High levels of bad cholesterol and total cholesterol increase your risk of heart disease and stroke. Total cholesterol takes into account levels of both low-density lipoprotein, or bad cholesterol, and high-density lipoprotein, or good cholesterol. According to the Mayo Clinic, your diet plays a critical role in reducing cholesterol levels. Adding particular beverages to your diet may be beneficial.
Green tea: Green tea contains the highest levels of antioxidants known as polyphenols.According to the University of Maryland Medical Center, several studies show that this beverage can lower LDL cholesterol and total cholesterol levels. It also boosts levels of HDL cholesterol, which sweeps bad cholesterol from your arteries. Researchers believe that green tea’s polyphenols inhibit absorption of cholesterol in the intestines and enhance its excretion from your body.

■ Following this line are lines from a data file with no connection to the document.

This is an optimization exercise on Yosys and OpenROAD, whose aim is small area, a short achievable clock period and few clock cycles per item, not a production implementation.
Only simulation tests tie the RTL to the original design; equivalence was not proved.
Power is estimated from default activity; no workload was simulated.

==> flow/design.v, too long to show whole: its modules and the start of the top module <==
// module mme_ram: 17 lines
// module mme_mac: 3355 lines
// module matrix_multiply_engine: 262 lines
module matrix_multiply_engine (
    input  wire logic          i_clk,
    input  wire logic          i_rst_n,
    input  wire logic          i_in_valid,
    input  wire logic [23:0]   i_in_req,
    output logic               o_in_stall,
    output logic               o_out_valid,
    output logic [42:0]        o_out_req,
    input  wire logic          i_out_stall,
    input  wire logic          i_cfg_we,
    input  wire logic [1:0]    i_cfg_index,
    input  wire logic [3:0]    i_cfg_data
);
  // ...
==> flow/run.sh <==
#!/bin/bash
# synth_recipe.tcl (not shown) runs the flow's synth.tcl, then flattens the netlist and writes it again
# the make line also repeats each setting of config.mk as NAME=value (left out here)
make -C /OpenROAD-flow-scripts/flow DESIGN_CONFIG=/design/flow/config.mk WORK_HOME=/design/flow/orfs CLKGATE_MAP_FILE= SYNTH_SCRIPT=/design/flow/synth_recipe.tcl finish
==> flow/config.mk <==
export PLATFORM = sky130hd
export DESIGN_NAME = matrix_multiply_engine
export DESIGN_NICKNAME = matrix_multiply_engine
export VERILOG_FILES = /design/flow/design.v
export SDC_FILE = /design/flow/constraint.sdc
export NUM_CORES = 4
export LEC_CHECK = 0
export ABC_CLOCK_PERIOD_IN_PS = 3000
export CAP_MARGIN = 20
export CORE_MARGIN = 2
export CORE_UTILIZATION = 50
export SETUP_SLACK_MARGIN = 4.9
export SLEW_MARGIN = 20
==> flow/constraint.sdc <==
create_clock -name core_clock -period 8.0 [get_ports {i_clk}]
set_input_delay 1.6000 -clock core_clock [delete_from_list [all_inputs] [get_ports {i_clk}]]
set_output_delay 1.6000 -clock core_clock [all_outputs]
set_load 0.01 [all_outputs]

Berries Juice: Berries help reduce blood cholesterol levels, but some are more effective than others. In a study conducted by the University of California at Davis, researchers found that fresh berries significantly decreased LDL cholesterol. Blackberries were the most effective, followed by red raspberries, blueberries and strawberries. More research is needed to determine the amount of berries or juice people should consume to lower cholesterol. However, drinking more berry juice on a regular basis may be beneficial.
Cherry Juice: Tart cherries are loaded with antioxidants that provide several benefits, including reducing cholesterol levels. In a study conducted at the University of Michigan Cardiovascular Center, rats that received whole tart cherry powder as part of a high-fat diet had significantly lower levels of cholesterol than other rats. Cherry juice is readily available at supermarkets and natural health stores. However, you can also make your own at home using dried cherries or cherry powder.
Ginger Tea: Ginger has been used medicinally for centuries to treat health problems such as nausea and diarrhea. Preliminary studies also indicate that it may also help lowercholesterol and prevent atherosclerosis, according to the University of Maryland Medical Center, which recommends not consuming more than 4g of ginger daily.